*** Begin section ***

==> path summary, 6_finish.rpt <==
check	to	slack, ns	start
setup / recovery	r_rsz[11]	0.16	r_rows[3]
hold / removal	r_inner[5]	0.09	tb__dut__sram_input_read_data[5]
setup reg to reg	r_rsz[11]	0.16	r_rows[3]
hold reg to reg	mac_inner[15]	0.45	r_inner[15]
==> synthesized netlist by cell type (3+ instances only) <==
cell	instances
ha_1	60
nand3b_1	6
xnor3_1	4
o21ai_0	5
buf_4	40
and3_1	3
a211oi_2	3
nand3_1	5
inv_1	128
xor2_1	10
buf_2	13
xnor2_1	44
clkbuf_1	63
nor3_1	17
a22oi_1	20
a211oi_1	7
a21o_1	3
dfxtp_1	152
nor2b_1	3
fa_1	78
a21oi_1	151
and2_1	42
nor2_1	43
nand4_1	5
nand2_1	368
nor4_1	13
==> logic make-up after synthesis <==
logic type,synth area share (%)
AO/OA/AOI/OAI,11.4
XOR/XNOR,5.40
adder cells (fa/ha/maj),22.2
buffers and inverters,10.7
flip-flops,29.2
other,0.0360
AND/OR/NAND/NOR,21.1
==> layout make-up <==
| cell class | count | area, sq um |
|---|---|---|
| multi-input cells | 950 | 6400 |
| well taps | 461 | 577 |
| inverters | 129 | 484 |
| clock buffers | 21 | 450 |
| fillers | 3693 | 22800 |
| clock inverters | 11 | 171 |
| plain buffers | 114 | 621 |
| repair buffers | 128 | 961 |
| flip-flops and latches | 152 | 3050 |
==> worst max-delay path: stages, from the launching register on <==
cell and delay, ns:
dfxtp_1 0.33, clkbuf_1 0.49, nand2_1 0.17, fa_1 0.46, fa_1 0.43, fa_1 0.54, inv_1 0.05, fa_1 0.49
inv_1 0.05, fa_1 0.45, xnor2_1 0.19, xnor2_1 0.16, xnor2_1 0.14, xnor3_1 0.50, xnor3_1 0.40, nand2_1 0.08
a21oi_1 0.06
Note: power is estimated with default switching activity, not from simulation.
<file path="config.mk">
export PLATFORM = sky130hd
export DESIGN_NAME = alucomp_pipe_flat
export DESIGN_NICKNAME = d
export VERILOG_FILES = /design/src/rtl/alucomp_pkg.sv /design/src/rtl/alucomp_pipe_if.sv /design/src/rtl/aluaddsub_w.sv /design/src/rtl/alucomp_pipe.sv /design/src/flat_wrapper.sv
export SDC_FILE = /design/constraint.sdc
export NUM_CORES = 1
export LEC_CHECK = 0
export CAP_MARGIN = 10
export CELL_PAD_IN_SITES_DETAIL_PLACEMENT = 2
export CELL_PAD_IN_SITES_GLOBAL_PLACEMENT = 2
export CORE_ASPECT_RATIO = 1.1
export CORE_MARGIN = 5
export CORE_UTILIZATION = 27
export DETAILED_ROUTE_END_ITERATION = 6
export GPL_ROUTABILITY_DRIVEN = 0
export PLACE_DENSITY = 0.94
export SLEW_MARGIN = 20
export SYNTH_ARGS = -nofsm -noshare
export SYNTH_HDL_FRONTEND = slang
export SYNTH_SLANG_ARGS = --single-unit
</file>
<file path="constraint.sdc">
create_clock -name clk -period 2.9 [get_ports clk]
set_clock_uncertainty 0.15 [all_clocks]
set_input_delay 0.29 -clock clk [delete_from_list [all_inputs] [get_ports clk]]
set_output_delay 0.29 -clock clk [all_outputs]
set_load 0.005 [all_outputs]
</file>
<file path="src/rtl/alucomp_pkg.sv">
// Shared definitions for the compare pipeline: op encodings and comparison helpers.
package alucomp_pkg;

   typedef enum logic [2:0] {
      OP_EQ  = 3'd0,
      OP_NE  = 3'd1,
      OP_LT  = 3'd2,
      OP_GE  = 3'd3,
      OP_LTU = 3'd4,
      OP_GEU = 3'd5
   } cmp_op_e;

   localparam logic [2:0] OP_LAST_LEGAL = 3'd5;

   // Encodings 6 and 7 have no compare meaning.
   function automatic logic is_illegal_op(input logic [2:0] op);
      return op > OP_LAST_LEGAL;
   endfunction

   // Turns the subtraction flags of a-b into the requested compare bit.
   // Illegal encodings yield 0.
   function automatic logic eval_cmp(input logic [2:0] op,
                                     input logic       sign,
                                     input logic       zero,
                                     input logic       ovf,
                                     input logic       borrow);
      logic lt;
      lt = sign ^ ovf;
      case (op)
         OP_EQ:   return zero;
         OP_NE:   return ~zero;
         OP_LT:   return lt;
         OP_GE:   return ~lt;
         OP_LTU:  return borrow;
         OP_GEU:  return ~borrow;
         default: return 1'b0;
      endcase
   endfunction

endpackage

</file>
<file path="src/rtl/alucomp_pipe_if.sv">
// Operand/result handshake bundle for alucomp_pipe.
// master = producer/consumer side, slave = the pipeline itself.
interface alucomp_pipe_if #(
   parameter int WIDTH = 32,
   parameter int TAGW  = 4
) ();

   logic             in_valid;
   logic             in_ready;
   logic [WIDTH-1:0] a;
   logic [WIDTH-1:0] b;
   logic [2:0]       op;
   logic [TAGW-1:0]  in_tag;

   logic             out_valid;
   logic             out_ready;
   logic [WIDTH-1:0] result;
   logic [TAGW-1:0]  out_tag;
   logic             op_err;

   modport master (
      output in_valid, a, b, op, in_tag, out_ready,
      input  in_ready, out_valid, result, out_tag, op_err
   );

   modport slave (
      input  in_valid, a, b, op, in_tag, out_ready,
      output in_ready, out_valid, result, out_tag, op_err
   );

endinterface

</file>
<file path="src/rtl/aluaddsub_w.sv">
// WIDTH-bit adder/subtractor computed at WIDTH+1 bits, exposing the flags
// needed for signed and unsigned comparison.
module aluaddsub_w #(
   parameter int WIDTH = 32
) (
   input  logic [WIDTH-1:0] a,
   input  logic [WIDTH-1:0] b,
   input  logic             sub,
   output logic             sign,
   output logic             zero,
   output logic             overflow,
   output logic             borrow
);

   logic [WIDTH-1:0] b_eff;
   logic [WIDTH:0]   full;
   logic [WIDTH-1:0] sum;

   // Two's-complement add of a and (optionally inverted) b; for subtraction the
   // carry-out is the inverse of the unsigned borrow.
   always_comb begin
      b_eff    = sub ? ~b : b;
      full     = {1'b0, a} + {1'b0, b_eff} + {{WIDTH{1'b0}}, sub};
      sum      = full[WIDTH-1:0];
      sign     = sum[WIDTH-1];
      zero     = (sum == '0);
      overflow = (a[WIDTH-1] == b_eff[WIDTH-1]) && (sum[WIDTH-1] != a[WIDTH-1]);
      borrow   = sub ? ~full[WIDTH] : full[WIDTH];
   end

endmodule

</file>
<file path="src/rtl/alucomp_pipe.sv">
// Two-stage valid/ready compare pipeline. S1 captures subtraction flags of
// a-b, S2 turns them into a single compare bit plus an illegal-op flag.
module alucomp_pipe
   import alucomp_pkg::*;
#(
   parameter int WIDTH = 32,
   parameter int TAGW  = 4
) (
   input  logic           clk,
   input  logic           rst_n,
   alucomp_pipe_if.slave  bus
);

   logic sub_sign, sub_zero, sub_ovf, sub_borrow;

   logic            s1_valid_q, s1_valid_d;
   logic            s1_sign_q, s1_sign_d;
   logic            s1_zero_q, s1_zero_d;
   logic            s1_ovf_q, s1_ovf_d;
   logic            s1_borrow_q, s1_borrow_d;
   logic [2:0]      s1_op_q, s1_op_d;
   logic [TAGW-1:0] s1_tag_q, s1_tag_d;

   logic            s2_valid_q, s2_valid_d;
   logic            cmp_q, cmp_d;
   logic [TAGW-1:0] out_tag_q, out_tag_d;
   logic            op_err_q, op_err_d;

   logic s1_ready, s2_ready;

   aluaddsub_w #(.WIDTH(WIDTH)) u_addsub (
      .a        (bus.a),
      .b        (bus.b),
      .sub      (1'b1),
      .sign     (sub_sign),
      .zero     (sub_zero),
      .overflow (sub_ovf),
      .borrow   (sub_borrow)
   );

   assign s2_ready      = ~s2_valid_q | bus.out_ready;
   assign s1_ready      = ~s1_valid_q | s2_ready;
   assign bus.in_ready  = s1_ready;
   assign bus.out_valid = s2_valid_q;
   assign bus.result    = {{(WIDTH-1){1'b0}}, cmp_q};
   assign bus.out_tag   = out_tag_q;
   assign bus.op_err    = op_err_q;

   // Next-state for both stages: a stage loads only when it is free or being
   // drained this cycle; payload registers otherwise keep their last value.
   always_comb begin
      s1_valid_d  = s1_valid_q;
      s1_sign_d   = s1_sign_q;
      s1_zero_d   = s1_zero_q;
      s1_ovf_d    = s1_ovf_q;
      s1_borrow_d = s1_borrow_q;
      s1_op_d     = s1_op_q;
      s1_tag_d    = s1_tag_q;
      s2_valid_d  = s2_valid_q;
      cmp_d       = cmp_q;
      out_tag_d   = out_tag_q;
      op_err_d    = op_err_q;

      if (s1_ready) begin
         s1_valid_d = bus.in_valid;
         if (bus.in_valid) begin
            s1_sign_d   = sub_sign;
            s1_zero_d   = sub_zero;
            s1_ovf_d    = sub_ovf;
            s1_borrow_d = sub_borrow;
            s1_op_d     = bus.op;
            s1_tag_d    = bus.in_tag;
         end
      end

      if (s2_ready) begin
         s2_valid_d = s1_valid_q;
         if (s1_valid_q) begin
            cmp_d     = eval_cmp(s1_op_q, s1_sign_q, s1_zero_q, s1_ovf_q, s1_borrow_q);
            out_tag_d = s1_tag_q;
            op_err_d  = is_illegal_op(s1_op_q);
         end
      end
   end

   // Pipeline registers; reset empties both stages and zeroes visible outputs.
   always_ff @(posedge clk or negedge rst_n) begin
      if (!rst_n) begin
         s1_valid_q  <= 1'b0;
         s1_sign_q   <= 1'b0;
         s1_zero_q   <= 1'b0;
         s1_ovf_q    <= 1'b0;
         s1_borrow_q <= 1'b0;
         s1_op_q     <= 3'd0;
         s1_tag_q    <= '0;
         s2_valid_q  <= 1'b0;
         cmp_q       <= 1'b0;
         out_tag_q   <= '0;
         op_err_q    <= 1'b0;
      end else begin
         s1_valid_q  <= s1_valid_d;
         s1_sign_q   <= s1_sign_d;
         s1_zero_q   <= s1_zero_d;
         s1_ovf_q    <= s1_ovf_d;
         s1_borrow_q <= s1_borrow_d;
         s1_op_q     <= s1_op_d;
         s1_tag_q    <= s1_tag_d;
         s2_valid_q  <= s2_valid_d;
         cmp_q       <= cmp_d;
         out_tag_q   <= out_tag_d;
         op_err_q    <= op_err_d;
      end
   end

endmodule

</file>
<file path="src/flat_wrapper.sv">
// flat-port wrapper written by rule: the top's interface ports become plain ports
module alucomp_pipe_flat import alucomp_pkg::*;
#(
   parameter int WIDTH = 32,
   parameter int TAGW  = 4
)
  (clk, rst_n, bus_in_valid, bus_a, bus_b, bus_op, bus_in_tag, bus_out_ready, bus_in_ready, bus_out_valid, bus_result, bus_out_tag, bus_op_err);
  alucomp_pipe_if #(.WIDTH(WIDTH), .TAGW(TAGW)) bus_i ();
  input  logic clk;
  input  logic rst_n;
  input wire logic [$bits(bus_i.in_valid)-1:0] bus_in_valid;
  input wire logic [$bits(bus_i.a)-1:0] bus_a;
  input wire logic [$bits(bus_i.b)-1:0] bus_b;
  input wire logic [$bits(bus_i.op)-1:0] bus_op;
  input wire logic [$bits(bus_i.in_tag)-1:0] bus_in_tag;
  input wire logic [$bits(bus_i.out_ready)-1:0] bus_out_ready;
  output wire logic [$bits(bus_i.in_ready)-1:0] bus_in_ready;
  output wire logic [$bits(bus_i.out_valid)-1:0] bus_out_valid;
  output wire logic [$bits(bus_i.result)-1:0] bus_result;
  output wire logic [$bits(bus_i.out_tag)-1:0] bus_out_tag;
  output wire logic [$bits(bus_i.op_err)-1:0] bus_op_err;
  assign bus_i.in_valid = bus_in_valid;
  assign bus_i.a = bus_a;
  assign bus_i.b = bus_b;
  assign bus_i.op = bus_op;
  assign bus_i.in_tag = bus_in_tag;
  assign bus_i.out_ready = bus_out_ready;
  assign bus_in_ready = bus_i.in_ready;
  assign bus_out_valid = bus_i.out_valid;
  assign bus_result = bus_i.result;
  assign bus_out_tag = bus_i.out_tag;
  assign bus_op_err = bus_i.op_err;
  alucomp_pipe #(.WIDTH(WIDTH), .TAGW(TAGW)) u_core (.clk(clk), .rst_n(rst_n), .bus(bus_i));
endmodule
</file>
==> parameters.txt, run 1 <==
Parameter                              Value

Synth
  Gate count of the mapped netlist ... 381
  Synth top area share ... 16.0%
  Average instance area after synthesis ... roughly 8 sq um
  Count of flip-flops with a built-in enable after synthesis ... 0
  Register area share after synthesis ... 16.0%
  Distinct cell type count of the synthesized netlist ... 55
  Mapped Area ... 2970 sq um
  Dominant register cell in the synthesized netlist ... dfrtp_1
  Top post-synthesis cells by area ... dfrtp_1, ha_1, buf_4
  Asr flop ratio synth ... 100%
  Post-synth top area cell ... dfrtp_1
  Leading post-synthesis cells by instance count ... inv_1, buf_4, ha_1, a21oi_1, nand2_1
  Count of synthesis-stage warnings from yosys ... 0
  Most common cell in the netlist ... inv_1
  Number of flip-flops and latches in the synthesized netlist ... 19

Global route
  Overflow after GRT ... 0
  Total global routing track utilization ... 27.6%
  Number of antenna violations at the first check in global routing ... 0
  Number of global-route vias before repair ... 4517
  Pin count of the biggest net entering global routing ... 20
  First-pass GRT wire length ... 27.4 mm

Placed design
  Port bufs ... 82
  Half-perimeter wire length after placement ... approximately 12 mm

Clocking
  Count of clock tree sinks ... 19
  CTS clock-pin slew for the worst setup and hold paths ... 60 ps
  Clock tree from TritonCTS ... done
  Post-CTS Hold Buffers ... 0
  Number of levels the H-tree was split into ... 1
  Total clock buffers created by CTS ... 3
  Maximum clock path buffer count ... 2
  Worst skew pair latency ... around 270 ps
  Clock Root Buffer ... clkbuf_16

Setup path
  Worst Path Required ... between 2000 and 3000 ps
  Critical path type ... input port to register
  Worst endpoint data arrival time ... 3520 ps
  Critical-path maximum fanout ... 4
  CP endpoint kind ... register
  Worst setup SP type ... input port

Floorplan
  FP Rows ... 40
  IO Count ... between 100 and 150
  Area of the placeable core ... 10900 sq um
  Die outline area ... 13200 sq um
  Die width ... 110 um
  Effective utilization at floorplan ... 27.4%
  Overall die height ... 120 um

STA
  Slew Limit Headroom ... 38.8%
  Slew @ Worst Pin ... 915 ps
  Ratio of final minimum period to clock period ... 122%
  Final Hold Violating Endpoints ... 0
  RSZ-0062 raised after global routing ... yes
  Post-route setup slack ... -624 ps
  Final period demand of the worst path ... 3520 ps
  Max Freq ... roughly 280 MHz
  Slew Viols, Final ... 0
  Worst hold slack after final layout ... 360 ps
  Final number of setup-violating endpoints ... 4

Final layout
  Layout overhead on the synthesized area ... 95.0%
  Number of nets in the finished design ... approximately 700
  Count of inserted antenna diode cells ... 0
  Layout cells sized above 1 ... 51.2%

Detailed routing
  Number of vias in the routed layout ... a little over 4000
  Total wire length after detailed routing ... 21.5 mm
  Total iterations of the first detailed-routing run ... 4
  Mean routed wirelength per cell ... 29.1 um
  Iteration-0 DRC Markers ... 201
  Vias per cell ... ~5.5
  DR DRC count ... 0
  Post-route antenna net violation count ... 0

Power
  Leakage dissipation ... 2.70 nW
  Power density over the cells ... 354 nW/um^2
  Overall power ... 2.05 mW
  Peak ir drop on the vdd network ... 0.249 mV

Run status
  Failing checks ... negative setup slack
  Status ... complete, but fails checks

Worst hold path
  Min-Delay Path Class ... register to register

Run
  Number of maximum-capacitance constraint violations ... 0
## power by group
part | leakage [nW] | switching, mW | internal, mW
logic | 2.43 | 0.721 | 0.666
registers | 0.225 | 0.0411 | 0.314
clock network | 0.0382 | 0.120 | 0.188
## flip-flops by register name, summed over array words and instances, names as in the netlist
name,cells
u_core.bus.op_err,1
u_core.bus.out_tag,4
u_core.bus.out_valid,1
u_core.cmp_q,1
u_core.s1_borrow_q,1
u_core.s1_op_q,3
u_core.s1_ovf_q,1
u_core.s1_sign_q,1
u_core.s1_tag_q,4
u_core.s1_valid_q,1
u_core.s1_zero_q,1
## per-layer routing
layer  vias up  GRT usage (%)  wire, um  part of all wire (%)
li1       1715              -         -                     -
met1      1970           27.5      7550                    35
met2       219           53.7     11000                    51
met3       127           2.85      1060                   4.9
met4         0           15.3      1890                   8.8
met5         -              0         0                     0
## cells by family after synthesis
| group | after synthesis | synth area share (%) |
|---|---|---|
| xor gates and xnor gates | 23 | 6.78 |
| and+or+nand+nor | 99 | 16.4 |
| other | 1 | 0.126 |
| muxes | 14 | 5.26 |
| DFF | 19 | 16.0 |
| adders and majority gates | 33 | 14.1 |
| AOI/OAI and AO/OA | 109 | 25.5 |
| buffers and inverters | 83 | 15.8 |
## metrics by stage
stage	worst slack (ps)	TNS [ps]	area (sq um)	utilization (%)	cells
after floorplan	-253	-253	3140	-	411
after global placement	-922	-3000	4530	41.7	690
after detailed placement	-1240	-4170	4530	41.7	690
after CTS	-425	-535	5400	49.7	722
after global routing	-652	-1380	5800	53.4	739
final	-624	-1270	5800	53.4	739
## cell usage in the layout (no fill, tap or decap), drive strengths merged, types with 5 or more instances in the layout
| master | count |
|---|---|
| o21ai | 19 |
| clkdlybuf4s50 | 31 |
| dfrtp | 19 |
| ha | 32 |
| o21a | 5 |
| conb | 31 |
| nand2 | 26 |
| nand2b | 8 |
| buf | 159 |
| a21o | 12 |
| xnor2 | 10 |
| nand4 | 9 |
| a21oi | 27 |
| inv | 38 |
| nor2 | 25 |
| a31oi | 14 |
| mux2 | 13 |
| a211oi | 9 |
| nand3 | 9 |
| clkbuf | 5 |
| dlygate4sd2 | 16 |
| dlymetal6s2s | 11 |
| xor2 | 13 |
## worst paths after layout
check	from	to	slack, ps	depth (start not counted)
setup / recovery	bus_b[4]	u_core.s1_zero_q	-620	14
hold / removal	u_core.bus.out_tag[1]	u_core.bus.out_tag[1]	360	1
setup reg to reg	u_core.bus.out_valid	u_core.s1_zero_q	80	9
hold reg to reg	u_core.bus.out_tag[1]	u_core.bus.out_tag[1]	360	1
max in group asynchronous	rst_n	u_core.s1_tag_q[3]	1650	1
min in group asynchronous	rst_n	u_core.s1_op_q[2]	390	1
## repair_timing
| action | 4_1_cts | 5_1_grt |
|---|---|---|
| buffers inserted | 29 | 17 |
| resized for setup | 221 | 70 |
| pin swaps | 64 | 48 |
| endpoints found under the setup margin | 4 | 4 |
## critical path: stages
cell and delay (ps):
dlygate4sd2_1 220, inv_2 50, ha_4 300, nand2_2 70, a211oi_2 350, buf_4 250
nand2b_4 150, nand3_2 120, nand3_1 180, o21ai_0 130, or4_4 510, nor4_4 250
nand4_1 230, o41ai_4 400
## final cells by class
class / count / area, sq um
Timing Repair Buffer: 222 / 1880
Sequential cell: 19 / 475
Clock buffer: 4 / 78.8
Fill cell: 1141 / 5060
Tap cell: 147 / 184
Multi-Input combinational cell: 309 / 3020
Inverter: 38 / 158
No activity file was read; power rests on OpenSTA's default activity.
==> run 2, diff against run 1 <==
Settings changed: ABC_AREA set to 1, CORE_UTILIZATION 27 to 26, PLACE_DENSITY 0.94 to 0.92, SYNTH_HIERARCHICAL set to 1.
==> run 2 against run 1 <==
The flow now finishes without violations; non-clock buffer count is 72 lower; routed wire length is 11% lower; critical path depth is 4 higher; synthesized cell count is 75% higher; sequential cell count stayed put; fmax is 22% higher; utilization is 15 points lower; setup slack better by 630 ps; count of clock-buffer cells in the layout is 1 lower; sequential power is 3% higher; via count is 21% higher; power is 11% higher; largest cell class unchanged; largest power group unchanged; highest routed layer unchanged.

*** End section ***

Check each line above for the string "subtraction" and return those that contain it.

   // Turns the subtraction flags of a-b into the requested compare bit.
   // Two's-complement add of a and (optionally inverted) b; for subtraction the
// Two-stage valid/ready compare pipeline. S1 captures subtraction flags of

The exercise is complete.